## WHAT THE TASK REQUIRES
Look through the data below and extract, unchanged, the lines from the one that contains "stages_incl_launch_ff 5" to the one that contains "state_q <= state_d;", both included.

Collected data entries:

______________________________

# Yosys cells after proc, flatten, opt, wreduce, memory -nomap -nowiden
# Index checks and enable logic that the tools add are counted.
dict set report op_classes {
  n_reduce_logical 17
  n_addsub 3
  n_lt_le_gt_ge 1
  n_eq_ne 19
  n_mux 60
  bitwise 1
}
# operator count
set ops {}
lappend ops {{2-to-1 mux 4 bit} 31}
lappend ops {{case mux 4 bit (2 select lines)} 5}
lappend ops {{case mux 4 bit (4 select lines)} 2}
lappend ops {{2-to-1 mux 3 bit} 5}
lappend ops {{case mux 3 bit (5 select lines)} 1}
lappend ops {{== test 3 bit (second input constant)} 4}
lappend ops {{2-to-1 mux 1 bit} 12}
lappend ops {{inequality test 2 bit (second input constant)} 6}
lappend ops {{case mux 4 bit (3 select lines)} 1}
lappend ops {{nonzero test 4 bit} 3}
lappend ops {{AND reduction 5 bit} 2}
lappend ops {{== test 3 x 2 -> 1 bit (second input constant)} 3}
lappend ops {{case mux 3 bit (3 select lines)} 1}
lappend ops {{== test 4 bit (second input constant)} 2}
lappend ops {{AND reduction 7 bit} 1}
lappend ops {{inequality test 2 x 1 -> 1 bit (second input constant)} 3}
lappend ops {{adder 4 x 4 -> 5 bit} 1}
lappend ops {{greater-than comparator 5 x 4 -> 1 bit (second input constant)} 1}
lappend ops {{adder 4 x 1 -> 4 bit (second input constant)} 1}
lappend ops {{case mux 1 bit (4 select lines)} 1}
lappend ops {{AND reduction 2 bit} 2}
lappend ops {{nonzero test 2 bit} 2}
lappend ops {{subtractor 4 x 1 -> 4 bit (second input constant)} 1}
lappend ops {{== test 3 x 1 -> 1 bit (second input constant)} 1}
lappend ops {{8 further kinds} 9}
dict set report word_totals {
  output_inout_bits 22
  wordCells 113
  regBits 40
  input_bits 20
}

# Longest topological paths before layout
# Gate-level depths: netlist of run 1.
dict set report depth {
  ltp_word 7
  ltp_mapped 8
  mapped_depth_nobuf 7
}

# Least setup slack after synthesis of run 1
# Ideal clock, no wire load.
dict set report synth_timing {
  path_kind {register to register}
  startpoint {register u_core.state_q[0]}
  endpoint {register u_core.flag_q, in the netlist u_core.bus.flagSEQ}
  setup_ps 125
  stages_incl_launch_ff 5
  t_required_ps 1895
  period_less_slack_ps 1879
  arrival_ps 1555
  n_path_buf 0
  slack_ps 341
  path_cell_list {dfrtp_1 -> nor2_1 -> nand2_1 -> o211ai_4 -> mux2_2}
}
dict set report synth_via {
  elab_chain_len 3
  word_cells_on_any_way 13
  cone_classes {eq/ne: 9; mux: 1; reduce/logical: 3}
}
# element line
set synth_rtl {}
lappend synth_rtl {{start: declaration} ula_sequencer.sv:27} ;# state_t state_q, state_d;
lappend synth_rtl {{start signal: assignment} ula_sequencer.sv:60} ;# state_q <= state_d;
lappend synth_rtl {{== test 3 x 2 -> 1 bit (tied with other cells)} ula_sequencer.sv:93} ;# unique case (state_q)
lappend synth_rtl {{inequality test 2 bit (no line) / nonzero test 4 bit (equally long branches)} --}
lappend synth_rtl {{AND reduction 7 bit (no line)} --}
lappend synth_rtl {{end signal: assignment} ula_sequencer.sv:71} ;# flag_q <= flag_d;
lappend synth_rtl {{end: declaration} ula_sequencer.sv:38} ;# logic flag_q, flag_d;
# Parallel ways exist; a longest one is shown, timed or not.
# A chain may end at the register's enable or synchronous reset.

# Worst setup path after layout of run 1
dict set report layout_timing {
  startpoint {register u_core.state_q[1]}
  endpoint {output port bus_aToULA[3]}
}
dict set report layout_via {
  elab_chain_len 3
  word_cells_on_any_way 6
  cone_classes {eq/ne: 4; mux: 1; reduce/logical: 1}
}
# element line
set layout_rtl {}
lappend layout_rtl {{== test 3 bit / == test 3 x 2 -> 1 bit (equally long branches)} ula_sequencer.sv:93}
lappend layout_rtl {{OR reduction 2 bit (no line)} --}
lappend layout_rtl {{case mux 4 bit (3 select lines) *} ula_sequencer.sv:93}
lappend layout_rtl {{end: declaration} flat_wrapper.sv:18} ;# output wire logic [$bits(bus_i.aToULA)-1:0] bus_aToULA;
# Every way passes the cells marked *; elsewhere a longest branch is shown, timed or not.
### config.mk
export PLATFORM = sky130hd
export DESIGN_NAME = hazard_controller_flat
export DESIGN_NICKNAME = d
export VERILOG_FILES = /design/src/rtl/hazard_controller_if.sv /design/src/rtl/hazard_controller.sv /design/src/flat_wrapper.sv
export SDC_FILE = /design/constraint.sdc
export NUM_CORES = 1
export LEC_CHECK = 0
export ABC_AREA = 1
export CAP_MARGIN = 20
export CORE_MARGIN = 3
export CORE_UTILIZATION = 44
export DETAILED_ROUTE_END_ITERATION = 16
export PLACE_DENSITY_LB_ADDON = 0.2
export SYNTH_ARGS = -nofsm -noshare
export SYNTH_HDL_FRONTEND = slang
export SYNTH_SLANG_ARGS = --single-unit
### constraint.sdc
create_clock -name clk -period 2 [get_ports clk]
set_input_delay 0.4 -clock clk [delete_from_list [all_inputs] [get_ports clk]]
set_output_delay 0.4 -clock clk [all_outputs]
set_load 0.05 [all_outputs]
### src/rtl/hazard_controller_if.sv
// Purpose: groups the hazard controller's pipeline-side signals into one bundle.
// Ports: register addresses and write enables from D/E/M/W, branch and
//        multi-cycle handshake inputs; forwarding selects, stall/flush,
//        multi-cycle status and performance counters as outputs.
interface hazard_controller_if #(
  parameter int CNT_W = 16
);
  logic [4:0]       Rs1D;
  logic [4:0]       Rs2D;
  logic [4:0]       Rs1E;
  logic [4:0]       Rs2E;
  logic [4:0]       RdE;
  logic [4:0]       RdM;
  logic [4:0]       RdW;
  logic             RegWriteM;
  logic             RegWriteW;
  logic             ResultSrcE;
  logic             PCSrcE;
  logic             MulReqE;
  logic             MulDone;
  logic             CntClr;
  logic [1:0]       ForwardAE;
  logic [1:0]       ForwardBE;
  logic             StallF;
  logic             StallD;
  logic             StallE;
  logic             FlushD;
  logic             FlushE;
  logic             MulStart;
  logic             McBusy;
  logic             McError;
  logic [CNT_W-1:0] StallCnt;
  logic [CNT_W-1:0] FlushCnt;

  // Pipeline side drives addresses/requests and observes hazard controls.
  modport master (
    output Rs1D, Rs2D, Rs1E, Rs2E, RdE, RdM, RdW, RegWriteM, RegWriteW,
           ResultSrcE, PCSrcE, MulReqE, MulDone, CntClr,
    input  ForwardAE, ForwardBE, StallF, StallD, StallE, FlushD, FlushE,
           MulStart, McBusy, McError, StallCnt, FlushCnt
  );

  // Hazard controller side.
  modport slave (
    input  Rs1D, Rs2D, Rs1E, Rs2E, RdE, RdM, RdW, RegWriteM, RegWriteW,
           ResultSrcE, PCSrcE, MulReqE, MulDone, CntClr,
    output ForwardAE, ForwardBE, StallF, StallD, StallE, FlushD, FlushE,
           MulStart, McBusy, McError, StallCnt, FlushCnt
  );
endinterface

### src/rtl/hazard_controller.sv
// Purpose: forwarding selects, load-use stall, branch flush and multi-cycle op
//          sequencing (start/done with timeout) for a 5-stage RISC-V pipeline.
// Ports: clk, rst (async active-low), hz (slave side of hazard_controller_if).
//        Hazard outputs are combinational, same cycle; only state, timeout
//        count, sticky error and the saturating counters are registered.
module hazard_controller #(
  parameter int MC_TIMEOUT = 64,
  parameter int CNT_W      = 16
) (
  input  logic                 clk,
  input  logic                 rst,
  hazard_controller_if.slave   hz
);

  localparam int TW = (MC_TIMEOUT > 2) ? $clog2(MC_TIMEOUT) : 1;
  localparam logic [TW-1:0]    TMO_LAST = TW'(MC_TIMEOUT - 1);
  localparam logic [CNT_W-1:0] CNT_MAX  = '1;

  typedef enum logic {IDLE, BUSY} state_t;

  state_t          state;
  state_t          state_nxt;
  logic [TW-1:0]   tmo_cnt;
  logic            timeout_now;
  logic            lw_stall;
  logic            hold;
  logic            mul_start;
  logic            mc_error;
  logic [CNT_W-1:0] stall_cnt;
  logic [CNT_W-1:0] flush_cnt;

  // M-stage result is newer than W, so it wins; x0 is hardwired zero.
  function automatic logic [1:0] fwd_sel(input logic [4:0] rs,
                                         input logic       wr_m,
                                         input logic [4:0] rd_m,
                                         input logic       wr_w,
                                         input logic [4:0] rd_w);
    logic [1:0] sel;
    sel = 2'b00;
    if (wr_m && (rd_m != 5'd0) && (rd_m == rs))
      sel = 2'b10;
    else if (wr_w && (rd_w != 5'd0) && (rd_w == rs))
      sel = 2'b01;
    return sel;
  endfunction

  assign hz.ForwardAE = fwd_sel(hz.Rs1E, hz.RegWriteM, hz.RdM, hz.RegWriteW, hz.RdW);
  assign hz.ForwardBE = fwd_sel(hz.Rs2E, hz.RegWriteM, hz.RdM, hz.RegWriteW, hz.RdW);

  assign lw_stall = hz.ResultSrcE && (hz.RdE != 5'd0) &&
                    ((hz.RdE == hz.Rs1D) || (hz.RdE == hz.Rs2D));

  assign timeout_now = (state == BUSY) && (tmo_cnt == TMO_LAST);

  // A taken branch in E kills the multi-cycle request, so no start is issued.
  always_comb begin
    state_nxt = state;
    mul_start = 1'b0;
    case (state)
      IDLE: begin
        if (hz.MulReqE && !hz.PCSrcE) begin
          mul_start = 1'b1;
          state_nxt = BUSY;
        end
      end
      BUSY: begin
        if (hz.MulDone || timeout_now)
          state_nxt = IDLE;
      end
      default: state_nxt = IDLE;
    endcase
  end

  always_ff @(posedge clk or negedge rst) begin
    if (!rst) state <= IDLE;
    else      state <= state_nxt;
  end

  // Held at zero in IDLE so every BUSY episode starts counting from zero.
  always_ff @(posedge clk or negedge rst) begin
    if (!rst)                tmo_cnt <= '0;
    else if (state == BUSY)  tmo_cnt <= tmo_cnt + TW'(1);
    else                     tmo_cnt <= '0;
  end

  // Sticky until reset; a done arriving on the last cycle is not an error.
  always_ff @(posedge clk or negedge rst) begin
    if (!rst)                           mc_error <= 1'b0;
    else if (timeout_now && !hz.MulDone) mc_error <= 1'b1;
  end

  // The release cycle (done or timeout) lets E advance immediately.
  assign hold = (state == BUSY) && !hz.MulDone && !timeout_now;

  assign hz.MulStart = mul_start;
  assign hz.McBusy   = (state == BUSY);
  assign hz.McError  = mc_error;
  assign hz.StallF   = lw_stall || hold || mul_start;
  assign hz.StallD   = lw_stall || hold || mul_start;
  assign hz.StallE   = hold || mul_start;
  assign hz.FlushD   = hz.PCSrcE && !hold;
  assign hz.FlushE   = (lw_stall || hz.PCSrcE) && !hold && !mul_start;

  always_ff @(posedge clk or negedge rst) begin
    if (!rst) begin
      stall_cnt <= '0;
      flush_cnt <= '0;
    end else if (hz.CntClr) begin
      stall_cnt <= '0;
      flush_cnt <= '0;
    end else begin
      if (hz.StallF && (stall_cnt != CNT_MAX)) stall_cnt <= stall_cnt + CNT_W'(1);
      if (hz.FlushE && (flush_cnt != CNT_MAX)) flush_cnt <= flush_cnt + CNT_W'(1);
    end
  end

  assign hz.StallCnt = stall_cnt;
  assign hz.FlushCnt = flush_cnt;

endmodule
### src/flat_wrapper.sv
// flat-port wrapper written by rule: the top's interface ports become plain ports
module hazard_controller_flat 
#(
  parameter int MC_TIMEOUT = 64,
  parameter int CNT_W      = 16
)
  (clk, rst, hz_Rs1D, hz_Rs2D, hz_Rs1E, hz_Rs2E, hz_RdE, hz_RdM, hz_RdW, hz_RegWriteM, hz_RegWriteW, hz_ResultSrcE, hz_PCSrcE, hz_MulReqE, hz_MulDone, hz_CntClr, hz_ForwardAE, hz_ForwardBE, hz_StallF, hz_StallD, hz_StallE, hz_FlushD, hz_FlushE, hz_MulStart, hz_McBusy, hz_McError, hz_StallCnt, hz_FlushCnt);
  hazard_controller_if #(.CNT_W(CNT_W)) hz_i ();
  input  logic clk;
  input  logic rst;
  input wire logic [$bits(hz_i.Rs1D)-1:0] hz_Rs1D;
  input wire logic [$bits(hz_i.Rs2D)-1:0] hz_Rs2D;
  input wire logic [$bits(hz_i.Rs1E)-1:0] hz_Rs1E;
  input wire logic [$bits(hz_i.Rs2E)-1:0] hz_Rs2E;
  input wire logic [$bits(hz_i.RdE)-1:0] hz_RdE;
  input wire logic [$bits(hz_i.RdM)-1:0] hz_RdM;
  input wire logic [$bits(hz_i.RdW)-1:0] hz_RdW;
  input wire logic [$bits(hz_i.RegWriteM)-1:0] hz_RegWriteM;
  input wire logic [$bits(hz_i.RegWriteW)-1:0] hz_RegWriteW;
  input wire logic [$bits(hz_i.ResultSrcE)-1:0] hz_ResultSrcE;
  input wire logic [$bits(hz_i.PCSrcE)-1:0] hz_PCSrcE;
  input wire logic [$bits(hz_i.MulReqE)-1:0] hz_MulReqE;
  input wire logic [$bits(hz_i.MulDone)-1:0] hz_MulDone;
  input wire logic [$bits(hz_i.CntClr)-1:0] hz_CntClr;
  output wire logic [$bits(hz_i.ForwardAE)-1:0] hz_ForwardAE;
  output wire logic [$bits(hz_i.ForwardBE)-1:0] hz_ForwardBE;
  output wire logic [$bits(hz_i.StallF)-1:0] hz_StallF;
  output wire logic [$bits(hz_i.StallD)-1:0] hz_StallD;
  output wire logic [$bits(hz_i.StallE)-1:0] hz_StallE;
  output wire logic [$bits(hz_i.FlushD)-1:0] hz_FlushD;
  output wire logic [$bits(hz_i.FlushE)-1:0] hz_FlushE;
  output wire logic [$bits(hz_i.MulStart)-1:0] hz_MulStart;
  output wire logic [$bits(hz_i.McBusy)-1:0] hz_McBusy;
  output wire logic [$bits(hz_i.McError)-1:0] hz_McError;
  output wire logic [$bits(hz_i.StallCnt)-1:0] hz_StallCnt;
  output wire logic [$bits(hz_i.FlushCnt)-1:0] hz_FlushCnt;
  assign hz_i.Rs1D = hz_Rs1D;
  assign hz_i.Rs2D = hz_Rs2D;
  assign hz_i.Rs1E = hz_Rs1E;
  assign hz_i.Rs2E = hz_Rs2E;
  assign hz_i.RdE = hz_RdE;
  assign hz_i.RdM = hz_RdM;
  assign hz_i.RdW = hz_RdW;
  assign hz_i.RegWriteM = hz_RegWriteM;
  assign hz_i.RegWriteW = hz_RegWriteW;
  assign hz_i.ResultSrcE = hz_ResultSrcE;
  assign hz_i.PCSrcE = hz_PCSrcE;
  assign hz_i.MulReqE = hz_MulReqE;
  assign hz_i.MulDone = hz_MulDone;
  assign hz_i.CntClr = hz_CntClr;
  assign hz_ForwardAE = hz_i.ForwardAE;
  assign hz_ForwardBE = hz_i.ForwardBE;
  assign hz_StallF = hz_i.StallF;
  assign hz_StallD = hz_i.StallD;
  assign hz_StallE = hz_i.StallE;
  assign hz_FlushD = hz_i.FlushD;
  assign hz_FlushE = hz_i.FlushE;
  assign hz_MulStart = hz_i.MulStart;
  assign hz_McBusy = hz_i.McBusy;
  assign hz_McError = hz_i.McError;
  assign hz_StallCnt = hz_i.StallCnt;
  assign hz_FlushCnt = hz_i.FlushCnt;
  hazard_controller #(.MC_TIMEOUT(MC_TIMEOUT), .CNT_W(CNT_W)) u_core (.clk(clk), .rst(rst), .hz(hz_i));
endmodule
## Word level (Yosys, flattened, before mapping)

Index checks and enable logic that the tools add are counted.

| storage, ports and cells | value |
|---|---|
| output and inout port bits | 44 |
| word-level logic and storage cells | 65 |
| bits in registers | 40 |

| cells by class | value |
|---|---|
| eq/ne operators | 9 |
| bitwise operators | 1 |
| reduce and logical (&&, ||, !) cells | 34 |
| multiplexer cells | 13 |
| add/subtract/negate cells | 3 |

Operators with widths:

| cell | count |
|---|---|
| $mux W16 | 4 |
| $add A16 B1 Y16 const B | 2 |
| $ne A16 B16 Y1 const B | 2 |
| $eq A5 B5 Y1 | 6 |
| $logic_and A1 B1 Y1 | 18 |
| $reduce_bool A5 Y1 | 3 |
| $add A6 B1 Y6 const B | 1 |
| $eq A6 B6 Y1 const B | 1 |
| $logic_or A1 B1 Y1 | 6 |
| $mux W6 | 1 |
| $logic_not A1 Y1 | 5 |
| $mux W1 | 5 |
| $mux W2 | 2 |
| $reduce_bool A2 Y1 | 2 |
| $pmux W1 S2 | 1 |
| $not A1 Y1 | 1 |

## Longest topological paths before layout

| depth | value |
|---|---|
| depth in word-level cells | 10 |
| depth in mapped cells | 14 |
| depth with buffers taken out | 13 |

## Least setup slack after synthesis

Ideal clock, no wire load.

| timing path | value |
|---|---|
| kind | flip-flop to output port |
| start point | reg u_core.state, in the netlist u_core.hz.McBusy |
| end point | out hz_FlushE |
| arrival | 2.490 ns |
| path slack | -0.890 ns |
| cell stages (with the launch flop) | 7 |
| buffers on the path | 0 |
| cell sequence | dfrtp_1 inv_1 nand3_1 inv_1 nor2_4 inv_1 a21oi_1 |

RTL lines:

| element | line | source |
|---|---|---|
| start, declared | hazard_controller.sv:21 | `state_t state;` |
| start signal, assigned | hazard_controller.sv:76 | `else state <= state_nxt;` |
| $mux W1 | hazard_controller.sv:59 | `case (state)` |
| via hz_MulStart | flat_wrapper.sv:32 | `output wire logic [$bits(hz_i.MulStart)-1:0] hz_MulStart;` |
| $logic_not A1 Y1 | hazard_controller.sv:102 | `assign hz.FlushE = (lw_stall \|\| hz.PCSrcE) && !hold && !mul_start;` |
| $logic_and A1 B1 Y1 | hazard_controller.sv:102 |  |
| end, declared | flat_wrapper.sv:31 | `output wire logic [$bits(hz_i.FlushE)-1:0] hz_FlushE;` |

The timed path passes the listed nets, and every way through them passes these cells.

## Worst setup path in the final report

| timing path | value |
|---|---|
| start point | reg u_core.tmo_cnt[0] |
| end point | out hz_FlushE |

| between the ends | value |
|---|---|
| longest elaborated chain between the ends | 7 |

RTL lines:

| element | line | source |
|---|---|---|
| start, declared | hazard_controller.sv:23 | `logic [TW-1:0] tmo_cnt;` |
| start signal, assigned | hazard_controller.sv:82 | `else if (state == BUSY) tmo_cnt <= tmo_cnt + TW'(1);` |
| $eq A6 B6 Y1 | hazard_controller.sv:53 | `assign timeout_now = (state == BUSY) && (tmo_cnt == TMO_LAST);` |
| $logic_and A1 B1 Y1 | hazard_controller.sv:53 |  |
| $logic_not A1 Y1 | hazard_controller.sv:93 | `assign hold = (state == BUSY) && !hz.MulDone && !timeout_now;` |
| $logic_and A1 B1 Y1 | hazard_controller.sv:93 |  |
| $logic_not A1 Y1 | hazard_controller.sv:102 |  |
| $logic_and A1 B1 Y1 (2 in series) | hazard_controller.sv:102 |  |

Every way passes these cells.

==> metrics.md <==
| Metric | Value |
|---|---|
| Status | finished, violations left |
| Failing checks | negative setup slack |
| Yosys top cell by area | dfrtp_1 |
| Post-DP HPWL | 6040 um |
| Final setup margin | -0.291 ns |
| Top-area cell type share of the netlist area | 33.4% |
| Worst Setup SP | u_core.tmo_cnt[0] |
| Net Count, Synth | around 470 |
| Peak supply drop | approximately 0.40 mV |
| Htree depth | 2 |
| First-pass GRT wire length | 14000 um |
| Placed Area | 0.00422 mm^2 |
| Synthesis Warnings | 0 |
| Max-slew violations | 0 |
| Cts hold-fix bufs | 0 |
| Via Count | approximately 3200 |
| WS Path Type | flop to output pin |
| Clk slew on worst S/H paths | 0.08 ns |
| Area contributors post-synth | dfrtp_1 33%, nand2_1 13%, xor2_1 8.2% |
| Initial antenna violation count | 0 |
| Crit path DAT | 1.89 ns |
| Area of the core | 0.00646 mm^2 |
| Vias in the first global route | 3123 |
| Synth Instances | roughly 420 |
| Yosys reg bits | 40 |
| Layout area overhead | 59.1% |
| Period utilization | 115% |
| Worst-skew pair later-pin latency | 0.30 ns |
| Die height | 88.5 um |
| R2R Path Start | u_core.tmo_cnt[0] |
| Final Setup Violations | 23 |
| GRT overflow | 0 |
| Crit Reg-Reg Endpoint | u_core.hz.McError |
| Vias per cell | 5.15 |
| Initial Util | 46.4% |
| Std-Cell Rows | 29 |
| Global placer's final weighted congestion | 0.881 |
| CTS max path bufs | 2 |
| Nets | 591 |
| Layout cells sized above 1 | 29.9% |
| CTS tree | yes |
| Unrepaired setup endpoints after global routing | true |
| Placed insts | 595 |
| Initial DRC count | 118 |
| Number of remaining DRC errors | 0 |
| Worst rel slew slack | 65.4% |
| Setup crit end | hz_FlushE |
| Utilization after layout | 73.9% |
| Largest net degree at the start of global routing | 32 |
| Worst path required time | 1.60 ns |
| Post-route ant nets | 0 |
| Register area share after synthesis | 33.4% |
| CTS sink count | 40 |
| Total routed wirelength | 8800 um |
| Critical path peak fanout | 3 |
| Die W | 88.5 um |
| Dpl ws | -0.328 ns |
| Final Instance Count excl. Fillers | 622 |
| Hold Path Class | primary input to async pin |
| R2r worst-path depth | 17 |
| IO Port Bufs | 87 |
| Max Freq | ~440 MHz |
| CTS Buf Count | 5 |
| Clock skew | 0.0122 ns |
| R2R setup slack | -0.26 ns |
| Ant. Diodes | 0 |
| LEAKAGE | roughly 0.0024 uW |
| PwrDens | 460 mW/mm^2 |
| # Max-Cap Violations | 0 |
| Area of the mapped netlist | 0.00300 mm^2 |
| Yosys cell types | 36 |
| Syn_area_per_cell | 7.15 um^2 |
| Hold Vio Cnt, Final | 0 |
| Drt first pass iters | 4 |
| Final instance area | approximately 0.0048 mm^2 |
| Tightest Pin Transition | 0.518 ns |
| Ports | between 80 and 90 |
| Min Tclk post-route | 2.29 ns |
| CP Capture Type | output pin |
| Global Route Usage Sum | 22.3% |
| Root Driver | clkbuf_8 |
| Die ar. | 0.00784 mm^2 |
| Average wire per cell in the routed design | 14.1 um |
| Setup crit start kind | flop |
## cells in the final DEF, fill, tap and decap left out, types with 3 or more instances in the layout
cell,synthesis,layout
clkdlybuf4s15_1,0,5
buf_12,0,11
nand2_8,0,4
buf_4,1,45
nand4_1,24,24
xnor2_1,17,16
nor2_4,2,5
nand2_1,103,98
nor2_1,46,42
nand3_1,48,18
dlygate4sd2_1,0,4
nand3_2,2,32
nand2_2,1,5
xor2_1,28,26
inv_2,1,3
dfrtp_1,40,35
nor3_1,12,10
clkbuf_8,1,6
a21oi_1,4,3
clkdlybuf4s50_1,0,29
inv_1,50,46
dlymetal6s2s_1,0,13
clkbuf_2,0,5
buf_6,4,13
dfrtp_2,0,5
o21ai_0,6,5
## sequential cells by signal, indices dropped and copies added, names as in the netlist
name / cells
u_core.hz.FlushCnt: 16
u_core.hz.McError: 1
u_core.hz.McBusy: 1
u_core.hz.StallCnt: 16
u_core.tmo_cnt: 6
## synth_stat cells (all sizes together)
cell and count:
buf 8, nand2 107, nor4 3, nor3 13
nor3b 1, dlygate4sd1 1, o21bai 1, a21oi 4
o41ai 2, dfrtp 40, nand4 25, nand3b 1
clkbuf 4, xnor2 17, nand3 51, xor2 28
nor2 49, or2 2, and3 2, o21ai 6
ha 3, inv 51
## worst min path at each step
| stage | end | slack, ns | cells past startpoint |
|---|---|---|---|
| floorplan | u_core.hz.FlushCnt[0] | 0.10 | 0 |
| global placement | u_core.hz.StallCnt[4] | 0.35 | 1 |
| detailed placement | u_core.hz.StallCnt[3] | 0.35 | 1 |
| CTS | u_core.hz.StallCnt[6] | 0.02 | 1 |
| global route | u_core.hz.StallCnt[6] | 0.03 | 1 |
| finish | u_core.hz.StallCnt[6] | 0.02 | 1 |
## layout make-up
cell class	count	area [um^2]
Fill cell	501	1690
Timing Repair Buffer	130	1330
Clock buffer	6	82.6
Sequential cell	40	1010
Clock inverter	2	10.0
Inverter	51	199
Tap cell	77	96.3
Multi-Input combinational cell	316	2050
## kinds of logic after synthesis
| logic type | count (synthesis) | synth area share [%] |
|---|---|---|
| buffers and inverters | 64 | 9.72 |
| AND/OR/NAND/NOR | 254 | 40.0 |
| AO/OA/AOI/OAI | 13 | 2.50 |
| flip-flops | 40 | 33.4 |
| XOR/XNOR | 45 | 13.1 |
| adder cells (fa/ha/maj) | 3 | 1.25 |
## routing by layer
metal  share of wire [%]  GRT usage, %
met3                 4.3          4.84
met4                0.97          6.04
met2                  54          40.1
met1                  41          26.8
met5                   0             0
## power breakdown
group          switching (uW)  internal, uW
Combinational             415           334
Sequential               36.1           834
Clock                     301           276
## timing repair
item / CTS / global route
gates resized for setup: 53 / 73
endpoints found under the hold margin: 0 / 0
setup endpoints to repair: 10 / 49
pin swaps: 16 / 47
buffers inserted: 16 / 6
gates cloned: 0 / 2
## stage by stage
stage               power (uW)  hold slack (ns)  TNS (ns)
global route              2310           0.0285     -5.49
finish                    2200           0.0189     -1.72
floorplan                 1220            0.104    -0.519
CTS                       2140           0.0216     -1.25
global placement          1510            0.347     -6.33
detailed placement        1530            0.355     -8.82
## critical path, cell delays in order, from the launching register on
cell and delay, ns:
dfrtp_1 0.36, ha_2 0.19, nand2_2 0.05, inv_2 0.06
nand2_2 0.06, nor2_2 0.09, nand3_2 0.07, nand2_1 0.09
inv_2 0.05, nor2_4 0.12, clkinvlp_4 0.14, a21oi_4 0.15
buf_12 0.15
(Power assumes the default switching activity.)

______________________________

## WRITTEN ANSWER
  stages_incl_launch_ff 5
  t_required_ps 1895
  period_less_slack_ps 1879
  arrival_ps 1555
  n_path_buf 0
  slack_ps 341
  path_cell_list {dfrtp_1 -> nor2_1 -> nand2_1 -> o211ai_4 -> mux2_2}
}
dict set report synth_via {
  elab_chain_len 3
  word_cells_on_any_way 13
  cone_classes {eq/ne: 9; mux: 1; reduce/logical: 3}
}
# element line
set synth_rtl {}
lappend synth_rtl {{start: declaration} ula_sequencer.sv:27} ;# state_t state_q, state_d;
lappend synth_rtl {{start signal: assignment} ula_sequencer.sv:60} ;# state_q <= state_d;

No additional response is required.